Greetings, Minor Leaguer.
I've been contemplating your due date. We expect your arrival sometime around the final week of April. While many might think of the myriad logistical implications of a baby being born in April, such as weather and work schedules, I find myself wondering what celebrities might share your birthday. This is important. Every time you have a birthday, some toolbag DJ on a pop radio station will say "Happy birthday to Tom Cruise, Denzel Washington, and the girl who plays that one girl's friend on that TGIF show I used to watch." DJ Tool will then delve into an anecdotal story about watching this terrible show with his middle school friends, and you'll start to hate yourself for being associated with this awful story.
This is important stuff. You don't want to be associated with the wrong people, the wrong stories, or the wrong smells.

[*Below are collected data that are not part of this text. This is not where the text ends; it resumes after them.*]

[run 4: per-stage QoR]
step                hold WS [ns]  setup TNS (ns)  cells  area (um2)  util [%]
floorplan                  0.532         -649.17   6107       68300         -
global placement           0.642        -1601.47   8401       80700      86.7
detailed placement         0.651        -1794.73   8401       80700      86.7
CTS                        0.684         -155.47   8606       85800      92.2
### flow/design.v
module ALU_STAGE (
  input clock_in,
  input [31:0] a_in,
  input [31:0] b_in,
  input [3:0] uop_in,
  output [31:0] result_out
);
reg [31:0] a_q;
reg [31:0] b_q;
reg [3:0] uop_q;
reg [31:0] result_q;
wire [31:0] alu_result;
ALU #(.DATA_WIDTH(32)) alu0 (
  .a_data_in(a_q),
  .b_data_in(b_q),
  .uop_in(uop_q),
  .result_out(alu_result)
);
always @(posedge clock_in) begin
  a_q <= a_in;
  b_q <= b_in;
  uop_q <= uop_in;
  result_q <= alu_result;
end
assign result_out = result_q;
endmodule

module ALU
  #(parameter DATA_WIDTH = 32)(
    input [DATA_WIDTH-1:0]  a_data_in,  
    input [DATA_WIDTH-1:0]  b_data_in,  
    input [3:0]             uop_in,
    output reg [DATA_WIDTH-1:0] result_out
);
always@(*) begin
  case(uop_in)
    4'b0000: result_out = a_data_in + b_data_in;
    4'b0001: result_out = a_data_in - b_data_in;
    4'b0010: result_out = a_data_in|b_data_in;
    4'b0011: result_out = a_data_in&b_data_in;
    4'b0100: result_out = a_data_in^b_data_in;
    4'b1000: result_out = a_data_in;
    4'b1001: result_out = b_data_in;
    4'b1010: result_out = ($signed(a_data_in)<$signed(b_data_in))?32'd1:32'd0;
    4'b1011: result_out = (a_data_in<b_data_in)?32'd1:32'd0;
    4'b1101: result_out = $signed(a_data_in) >>> b_data_in[4:0];
    4'b1110: result_out = a_data_in >> b_data_in[4:0];
    4'b1111: result_out = a_data_in << b_data_in[4:0];
    default: result_out = 32'h00000000;
  endcase
end
endmodule
### flow/run.sh
#!/bin/bash
# the make line also repeats each setting of config.mk as NAME=value (left out here)
make -C /OpenROAD-flow-scripts/flow DESIGN_CONFIG=/design/flow/config.mk WORK_HOME=/design/flow/orfs CLKGATE_MAP_FILE= finish
### flow/config.mk
export PLATFORM = sky130hd
export DESIGN_NAME = ALU_STAGE
export DESIGN_NICKNAME = ALU_STAGE
export VERILOG_FILES = /design/flow/design.v
export SDC_FILE = /design/flow/constraint.sdc
export NUM_CORES = 4
export LEC_CHECK = 0
export ABC_AREA = 1
export CAP_MARGIN = 35
export CORE_MARGIN = 2
export CORE_UTILIZATION = 58
export CTS_CLUSTER_SIZE = 72
export HOLD_SLACK_MARGIN = 0.29
export MIN_ROUTING_LAYER = met1
export SETUP_SLACK_MARGIN = 0.12
export SLEW_MARGIN = 20
export TNS_END_PERCENT = 100
### flow/constraint.sdc
create_clock -name core_clock -period 2.14 [get_ports {clock_in}]
set_input_delay 0.4280 -clock core_clock [delete_from_list [all_inputs] [get_ports {clock_in}]]
set_output_delay 0.4280 -clock core_clock [all_outputs]
set_load 0.01 [all_outputs]
==> results of run 1 <==
stage by stage:
| step | util | setup WS, ns | hold WS, ns |
|---|---|---|---|
| floorplan | - | 0.109 | 0.456 |
| global placement | 0.717 | -0.288 | 0.635 |
| detailed placement | 0.717 | -0.265 | 0.652 |
| CTS | 0.757 | 0.0605 | 0.466 |
| global route | 0.826 | -0.260 | 0.468 |
| finish | 0.827 | -0.301 | 0.462 |
per-layer routing:
metal	vias up	global-route usage	routed length, um
li1	8122	-	-
met1	8269	0.634	22200
met2	1835	0.751	26000
met3	640	0.179	11100
met4	4	0.324	6510
met5	-	0.0341	143
timing repair:
action | 4_1_cts | 5_1_grt
gates resized | 135 | 359
cloned | 0 | 3
hold buffers | 0 | 0
endpoints found under the hold margin | 0 | 0
endpoints found under the setup margin | 32 | 31
setup buffers | 12 | 29
pin swaps | 29 | 101
layout make-up:
class	instances	area (sq um)
fill	1545	3740
tap	280	350
antenna	3	7.51
clock buffer	10	239
sequential	100	2060
timing repair buffer	380	3380
multi-input combinational	1828	10500
clock inverter	6	52.6
inverter	326	1260
==> flow_metrics.py, run 1 <==
# Flow results
metrics = {
    "critical_path": {
        "path_class": "reg2reg",
        "start_kind": "flip-flop",
        "critPathLaunch": "b_q[2]",
        "cp.depth": 13,
        "endpoint": "result_q[21]",
        "r2r_start": "b_q[2]",
        "cp_num_buf_inv": 3,
        "max_stage_delay_ns": 0.39,
        "path_max_fanout": 7,
        "endpoint_kind": "flip-flop",
        "r2r_setup_slack_ns": -0.30,
        "critPathArrivalTime_ns": 2.70,
        "worstRegToRegCells": 13,
        "slowest_stage": "dfxtp_4",
        "cp_cell_sequence": "inv_4 -> ha_4 -> buf_8 -> nand2_2 -> nor2_4 -> nand2_1 -> nand3_2 -> buf_4 -> nand3_1 -> nand3_1 -> nand2_1 -> nand3_1 -> nand3_1",
        "crit_family": "simple AND/OR/NAND/NOR gates",
        "required_ns": 2.40,
        "path_common_cell": "nand3_1",
        "timing.rr.end": "result_q[21]",
    },
    "global_route": {
        "grt_max_degree": 76,
        "grt_usage": 0.512,
        "grt_pass1_vias": 16190,
        "grt_pass1_wl_um": 88800,
        "antenna_found_initial": 4,
        "overflow": 0,
    },
    "synthesis": {
        "syn-num-nets": 2521,
        "mux_share": 0,
        "top_area_cell": "nand2_1",
        "synth-async-reset-ratio": 0,
        "synth-xor-area-share": 0.00208,
        "synth.area.top_cells": "nand2_1, dfxtp_1, nand3_1",
        "synthesis.area_sq_um": 12700,
        "yosysCellCount": 2351,
        "yosys_warnings": 2,
        "synthCells": 2351,
        "synthDistinctLibCells": 40,
        "top_cell_area_share": 0.249,
        "ys_sh_simple": 0.503,
        "ys.flop_type": "dfxtp_1",
        "synth_adder_area_share": 0.101,
        "top_cell": "nand2_1",
        "synth_area_per_cell_sq_um": 5.38,
        "synthTopLogicFamily": "simple AND/OR/NAND/NOR gates",
        "yosys.area_share.aoi": 0.0992,
        "common_cells": "nand2_1, nand3_1, inv_1",
        "edf_count": 0,
        "ys_ff": 100,
        "yosys_area_sq_um": 12700,
        "postSynthSeqShare": 0.158,
    },
    "cts": {
        "cts_sinks": 100,
        "insertion_delay_ns": 0.39,
        "cts_tree": "done",
        "clk_pin_slew_ns": 0.09,
        "cts_buffers": 9,
        "ctsRootBufferMaster": "clkbuf_16",
        "cts-htree-levels": 3,
        "clockBufferDepth": 2,
    },
    "power": {
        "p_int_mw": 4.52,
        "p_per_area_nw_per_um2": 456,
        "pg_comb_mw": 4.23,
        "clk-power_mw": 1.80,
        "p_comb_frac": 0.519,
        "ir_worst_vdd_mv": 0.359,
        "seqPwrFrac": 0.260,
        "p_clk_frac": 0.220,
        "power_top_consumer": "combinational logic",
        "p_sw_mw": 3.63,
        "swShare": 0.446,
        "seq_power_mw": 2.12,
        "fin_total_pwr_mw": 8.15,
        "p_leak_nw": 9.24,
    },
    "routing": {
        "detail_route.first_pass.iterations": 10,
        "route.antenna.remaining_nets": 0,
        "drcViolationCount": 0,
        "wl_um": 66000,
        "num_vias": 18870,
        "drt_iter0_drc": 3324,
        "routed_via_density": 6.43,
        "wl_per_cell_um": 22.5,
    },
    "placement": {
        "place_area_sq_um": 15500,
        "place_hpwl_um": 46300,
        "gp_congestion": 1.17,
        "io_buffers": 100,
        "place_inst": 2871,
    },
    "sta": {
        "maxSlewViolCount": 0,
        "period_needed_ns": 2.44,
        "hold_viol_final": 0,
        "setup_viol": 11,
        "max_freq_mhz": 410,
        "slew_headroom": 0.580,
        "fin_crit_sh": 1.14,
        "rsz0062_at_grt": "true",
        "worst_pin_slew_ns": 0.628,
        "fin_ws_ns": -0.301,
        "skew_ns": 0.0172,
        "tns_ns": -1.89,
    },
    "worst_hold_path": {
        "hold_start": "b_in[2]",
        "hp-class": "in2reg",
        "min_to": "b_q[2]",
        "hold_depth": 1,
    },
    "floorplan": {
        "num_rows": 54,
        "die_width_um": 152,
        "core_region_area_sq_um": 21600,
        "die_area_sq_um": 23000,
        "fp_util": 0.585,
        "io_pins": 101,
        "die_y_um": 152,
    },
    "final_layout": {
        "final_area_sq_um": 17900,
        "layout.nets": 2815,
        "synthToLayoutAreaGrowth_pct": 41.2,
        "instances_no_fill": 2933,
    },
    "flow_run": {
        "maxCapViolCount": 0,
        "warning_count": 100,
    },
    "run_status": {
        "status": "failed layout checks",
        "violatedChecks": "negative setup slack",
    },
}
==> run 2: changes to the inputs <==
Settings changed: ABC_AREA 1 to not set, CAP_MARGIN 35 to 20, CELL_PAD_IN_SITES_DETAIL_PLACEMENT set to 1, CORE_ASPECT_RATIO set to 0.64, CORE_UTILIZATION 58 to 40, CTS_CLUSTER_DIAMETER set to 136, CTS_CLUSTER_SIZE 72 to not set, GPL_TIMING_DRIVEN set to 0, HOLD_SLACK_MARGIN 0.29 to not set, MIN_ROUTING_LAYER met1 to met2, SETUP_SLACK_MARGIN 0.12 to not set, SLEW_MARGIN 20 to 5, TNS_END_PERCENT 100 to 15.
Clock period 2.14 ns to 4.0 ns, I/O delays scaled along.
==> run 2 against run 1 <==
The flow now stops in global routing (5_1_grt); area after synthesis down 15%; die size rose by 23%; synthesized cell count decreased by 39%.
==> flow_metrics.py, run 2 <==
# Physical implementation metrics
metrics = {
    "synthesis": {
        "syn-num-nets": 1595,
        "top_cell": "nor2_1",
        "synthTopLogicFamily": "AND-OR/OR-AND gates",
        "synthesis.area_sq_um": 10800,
        "yosys_area_sq_um": 10800,
        "synth_area_per_cell_sq_um": 7.59,
        "synthDistinctLibCells": 89,
        "synth_adder_area_share": 0.118,
        "synthCells": 1425,
        "ys_sh_simple": 0.184,
        "synth-xor-area-share": 0.00324,
        "ys_ff": 100,
        "mux_share": 0.137,
        "yosys_warnings": 2,
        "common_cells": "nor2_1, o21ai_0, nand2_1",
        "ys.flop_type": "dfxtp_1",
        "synth-async-reset-ratio": 0,
        "yosysCellCount": 1425,
        "synth.area.top_cells": "dfxtp_1, ha_1, mux4_2",
        "top_cell_area_share": 0.185,
        "postSynthSeqShare": 0.185,
        "yosys.area_share.aoi": 0.302,
        "edf_count": 0,
        "top_area_cell": "dfxtp_1",
    },
    "global_route": {
        "overflow": 90,
        "grt_usage": 0.731,
    },
    "cts": {
        "postCtsHoldBufs": 0,
        "cts-htree-levels": 3,
        "clockBufferDepth": 2,
        "ctsRootBufferMaster": "clkbuf_16",
        "cts_buffers": 9,
        "cts_sinks": 100,
    },
    "floorplan": {
        "die_y_um": 136,
        "die_area_sq_um": 28400,
        "fp_util": 0.404,
        "die_width_um": 210,
        "num_rows": 48,
        "io_pins": 101,
        "core_region_area_sq_um": 26800,
    },
    "placement": {
        "place_hpwl_um": 47200,
        "gp_congestion": 1.15,
        "place_ws_ns": -1.34,
        "io_buffers": 100,
        "place_area_sq_um": 12300,
    },
    "run_status": {
        "status": "did not finish",
        "stop_error": "[ERROR GRT-0116] Global routing finished with congestion. Check the congestion regions in the DRC Viewer.",
        "haltStage": "global routing (5_1_grt)",
    },
}
run 2: per-layer routing:
metal	GRT overflow	global-route usage
met1	-	-
met2	0	0.778
met3	77	0.864
met4	0	0.421
met5	13	0.650
run 2: what timing repair did:
action	in CTS
gates cloned	0
endpoints found under the hold margin	0
pin swaps	8
buffers inserted	4
resized	62
endpoints found under the setup margin	27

Let's get started. I have categorized your possible birthday buddies, and we'll start with baseball players because these people are golden gods. In no particular order, here are some baseball players that might share your birthday.

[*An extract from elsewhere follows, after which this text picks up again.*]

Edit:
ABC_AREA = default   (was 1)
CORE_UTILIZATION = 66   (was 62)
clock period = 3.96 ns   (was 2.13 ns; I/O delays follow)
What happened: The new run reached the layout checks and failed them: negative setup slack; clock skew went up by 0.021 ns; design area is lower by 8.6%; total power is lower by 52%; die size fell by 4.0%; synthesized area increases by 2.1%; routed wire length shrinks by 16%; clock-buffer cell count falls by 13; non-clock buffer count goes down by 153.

Don Mattingly looks like every police officer you've seen on television. He is like the cool hippie that grew up and became a strict dad. He used to be a rebel, but now he shaves his mustache and makes everyone bunt.
I am not sure why, but your mother will not let me name you Hornsby.
In his prime, Andruw Jones could cover Center and Left field at the same time. He still can, if he stands too close to the camera.
As a child, I took a picture with Barry Larkin. Your grandmother wrote on the back of the picture, "The boys with Kenny Lofton." Side note: Don't get mad when grandma forgets your name.
I have nothing bad to say about this man. He is really, really pretty.
His real name is Larry Wayne, but he goes by Chipper. You understand this, because I have been calling you Hornsby since you were born.
You know that guy who still works in construction, even though he is 80 years old? People just keep him around because they're too afraid to fire him, and he used to be really good at his job. Now he's been building the same wall for years. He has a baseball equivalent, named Omar Vizquel.